As an interiors junky, I sometimes wake up on a Saturday with the urge to reinvent a room in a dramatic way. Once, I used giant graffiti markers to create a 360-degree scribble mural that looked as if a giant child had gone to town on the dining room walls when his giant parents weren’t looking. Though landlords can vary from apartment to apartment, they each give the same pale-as-a-ghost look when they first see my work. In this landlord's favor, the wall treatment made me feel crazy after living with it for only two months and has forced me to pursue a calmer, more serene vibe ever since.
If you followed MyDomaine during the holidays, you might be familiar with my upside-down Christmas tree disaster. If attempting to hang your fully decorated tree from a power point in the ceiling, I’d recommend consulting an electrician first. The fallen spruce resulted in damaged electrical wiring in half my house. It was also one of the more difficult problems to explain to the landlord.

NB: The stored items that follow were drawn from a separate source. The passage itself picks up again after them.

`src/rtl/sqrt_seq_pkg.sv`:
```
// Shared constants and state encoding for the integer square-root sequencer.
package sqrt_seq_pkg;

  localparam int OP_W   = 16;
  localparam int ROOT_W = 8;
  localparam int REM_W  = 10;

  localparam logic [7:0] OP_ADDR  = 8'd16;
  localparam logic [7:0] RES_ADDR = 8'd18;

  typedef enum logic [2:0] {
    S_IDLE  = 3'd0,
    S_ARMED = 3'd1,
    S_RD_HI = 3'd2,
    S_RD_LO = 3'd3,
    S_CALC  = 3'd4,
    S_WR    = 3'd5,
    S_DONE  = 3'd6
  } state_t;

endpackage

```
`src/rtl/isqrt_step.sv`:
```
// One digit-recurrence iteration of floor(sqrt): shifts in a bit pair and
// decides the next root bit. Purely combinational, no backpressure.
module isqrt_step
  import sqrt_seq_pkg::*;
(
  input  logic [REM_W-1:0]  rem,
  input  logic [ROOT_W-1:0] root,
  input  logic [1:0]        bits,
  output logic [REM_W-1:0]  rem_next,
  output logic [ROOT_W-1:0] root_next
);

  logic [REM_W-1:0] shifted;
  logic [REM_W-1:0] trial;

  assign shifted = {rem[REM_W-3:0], bits};
  assign trial   = {root, 2'b01};

  always_comb begin
    rem_next  = shifted;
    root_next = {root[ROOT_W-2:0], 1'b0};
    if (shifted >= trial) begin
      rem_next  = shifted - trial;
      root_next = {root[ROOT_W-2:0], 1'b1};
    end
  end

endmodule

```
`src/rtl/sqrt_seq_ctrl.sv`:
```
// Sequencer: reads a 16-bit operand from shared memory, computes the 8-bit root
// in 8 cycles, writes it back; every memory access stalls until MemGnt.
module sqrt_seq_ctrl
  import sqrt_seq_pkg::*;
(
  input  logic       Clk,
  input  logic       Reset,
  input  logic       Start,
  output logic       Ack,
  output logic       MemReq,
  input  logic       MemGnt,
  output logic [7:0] MemAddr,
  output logic       MemWrEn,
  output logic [7:0] MemWrData,
  input  logic [7:0] MemRdData
);

  state_t            state;
  state_t            next_state;
  logic [OP_W-1:0]   op;
  logic [REM_W-1:0]  rem;
  logic [ROOT_W-1:0] root;
  logic [2:0]        iter;
  logic [REM_W-1:0]  rem_next;
  logic [ROOT_W-1:0] root_next;
  logic [1:0]        bit_pair;

  assign bit_pair = op[{iter, 1'b0} +: 2];

  isqrt_step u_step (
    .rem       (rem),
    .root      (root),
    .bits      (bit_pair),
    .rem_next  (rem_next),
    .root_next (root_next)
  );

  always_comb begin
    next_state = state;
    case (state)
      S_IDLE:  if (Start)      next_state = S_ARMED;
      S_ARMED: if (!Start)     next_state = S_RD_HI;
      S_RD_HI: if (MemGnt)     next_state = S_RD_LO;
      S_RD_LO: if (MemGnt)     next_state = S_CALC;
      S_CALC:  if (iter == '0) next_state = S_WR;
      S_WR:    if (MemGnt)     next_state = S_DONE;
      S_DONE:  if (Start)      next_state = S_ARMED;
      default:                 next_state = S_IDLE;
    endcase
  end

  // Memory outputs are decoded from state so reset silences them immediately.
  always_comb begin
    MemReq    = 1'b0;
    MemAddr   = 8'd0;
    MemWrEn   = 1'b0;
    MemWrData = 8'd0;
    case (state)
      S_RD_HI: begin
        MemReq  = 1'b1;
        MemAddr = OP_ADDR;
      end
      S_RD_LO: begin
        MemReq  = 1'b1;
        MemAddr = OP_ADDR + 8'd1;
      end
      S_WR: begin
        MemReq    = 1'b1;
        MemAddr   = RES_ADDR;
        MemWrEn   = MemGnt;
        MemWrData = root;
      end
      default: ;
    endcase
  end

  always_ff @(posedge Clk or posedge Reset) begin
    if (Reset) begin
      state <= S_IDLE;
      Ack   <= 1'b0;
      op    <= '0;
      rem   <= '0;
      root  <= '0;
      iter  <= '0;
    end else begin
      state <= next_state;
      Ack   <= (next_state == S_DONE);
      case (state)
        S_RD_HI: if (MemGnt) op[15:8] <= MemRdData;
        S_RD_LO: begin
          if (MemGnt) begin
            op[7:0] <= MemRdData;
            rem     <= '0;
            root    <= '0;
            iter    <= 3'd7;
          end
        end
        S_CALC: begin
          rem  <= rem_next;
          root <= root_next;
          iter <= iter - 3'd1;
        end
        default: ;
      endcase
    end
  end

endmodule

```
### src/rtl/mmcm_reset_sequencer.sv
// rtl/mmcm_reset_sequencer.sv - MMCM reset pulse, lock wait with timeout/retries, lock filter, core reset release
module mmcm_reset_sequencer #(
  parameter int RST_CYCLES    = 16,
  parameter int LOCK_TIMEOUT  = 100000,
  parameter int STABLE_CYCLES = 1024,
  parameter int MAX_RETRIES   = 3
) (
  input  logic       clk,
  input  logic       ext_rst_n,
  input  logic       mmcm_locked,
  input  logic       soft_rst_req,
  output logic       mmcm_rst,
  output logic       core_rst_n,
  output logic       seq_fault,
  output logic [7:0] lock_loss_count,
  output logic [2:0] state_o
);

  localparam logic [2:0] S_RESET     = 3'd0;
  localparam logic [2:0] S_WAIT_LOCK = 3'd1;
  localparam logic [2:0] S_STABLE    = 3'd2;
  localparam logic [2:0] S_RUN       = 3'd3;
  localparam logic [2:0] S_FAULT     = 3'd4;

  localparam int MAX_AB = (RST_CYCLES > LOCK_TIMEOUT) ? RST_CYCLES : LOCK_TIMEOUT;
  localparam int MAX_P  = (MAX_AB > STABLE_CYCLES) ? MAX_AB : STABLE_CYCLES;
  localparam int CW     = $clog2(MAX_P + 1);

  localparam logic [CW-1:0] RST_LAST    = CW'(RST_CYCLES - 1);
  localparam logic [CW-1:0] TIMEOUT_LAST = CW'(LOCK_TIMEOUT - 1);
  localparam logic [CW-1:0] STABLE_LAST = CW'(STABLE_CYCLES - 1);
  localparam logic [3:0]    RETRY_LIMIT = 4'(MAX_RETRIES);

  logic          lock_meta;
  logic          lock_s;
  logic [2:0]    state;
  logic [2:0]    next_state;
  logic [CW-1:0] cnt;
  logic [3:0]    retry_cnt;
  logic [3:0]    next_retry;
  logic          count_loss;

  always_comb begin
    next_state = state;
    next_retry = retry_cnt;
    count_loss = 1'b0;
    case (state)
      S_RESET: begin
        if (cnt == RST_LAST) next_state = S_WAIT_LOCK;
      end
      S_WAIT_LOCK: begin
        if (lock_s) begin
          next_state = S_STABLE;
        end else if (cnt == TIMEOUT_LAST) begin
          next_retry = retry_cnt + 4'd1;
          next_state = (next_retry == RETRY_LIMIT) ? S_FAULT : S_RESET;
        end
      end
      S_STABLE: begin
        // Any dropout sends us back to wait with a fresh timeout but the same retry budget.
        if (!lock_s) begin
          next_state = S_WAIT_LOCK;
        end else if (cnt == STABLE_LAST) begin
          next_state = S_RUN;
          next_retry = 4'd0;
        end
      end
      S_RUN: begin
        if (!lock_s) begin
          next_state = S_RESET;
          count_loss = 1'b1;
        end else if (soft_rst_req) begin
          next_state = S_RESET;
        end
      end
      S_FAULT: next_state = S_FAULT;
      default: next_state = S_RESET;
    endcase
  end

  // Outputs are registered from next_state so they line up with the state they describe.
  always_ff @(posedge clk) begin
    if (!ext_rst_n) begin
      lock_meta       <= 1'b0;
      lock_s          <= 1'b0;
      state           <= S_RESET;
      cnt             <= '0;
      retry_cnt       <= 4'd0;
      mmcm_rst        <= 1'b1;
      core_rst_n      <= 1'b0;
      seq_fault       <= 1'b0;
      lock_loss_count <= 8'd0;
    end else begin
      lock_meta  <= mmcm_locked;
      lock_s     <= lock_meta;
      state      <= next_state;
      retry_cnt  <= next_retry;
      if (next_state != state) begin
        cnt <= '0;
      end else if (state != S_RUN && state != S_FAULT) begin
        cnt <= cnt + CW'(1);
      end
      mmcm_rst   <= (next_state == S_RESET) || (next_state == S_FAULT);
      core_rst_n <= (next_state == S_RUN);
      seq_fault  <= seq_fault | (next_state == S_FAULT);
      if (count_loss && lock_loss_count != 8'hFF) begin
        lock_loss_count <= lock_loss_count + 8'd1;
      end
    end
  end

  assign state_o = state;

endmodule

When I first moved to New York City, I signed a lease on a tiny apartment with loads of potential. I had no job and little resources, so I furnished it in an over-the-top nautical theme using flea market finds and street furniture. The result was like a boutique hotel where Pee-wee Herman might stay if vacationing in the Hamptons. Before the days of Airbnb, I would list the space for rent on Craigslist and make my pricey West Village rent back in a single weekend. Due to a police call on a pair of feuding Russian newlyweds during their honeymoon gone wrong, my landlord started to watch me a little more closely.
While I’ve taken many risks during my time as a renter, I’ve also made sure to educate myself on the inherent rights provided to me in a lease, should things ever go sour. I once had a landlord try to kick me out for placing too many complaints about unlivable conditions created by building construction. Because I only communicated in writing through the help of a family friend that just so happened to be a huge tenant lawyer, I became a big enough nightmare that I was offered six months’ rent in cash to vacate the apartment. It was a true New York City dream come true, complete with a Sopranos-like moment when he handed me a huge paper bag full of $50s in the dry storage room of a diner he owned on the ground floor. His last words to me? “You are a complete nightmare.”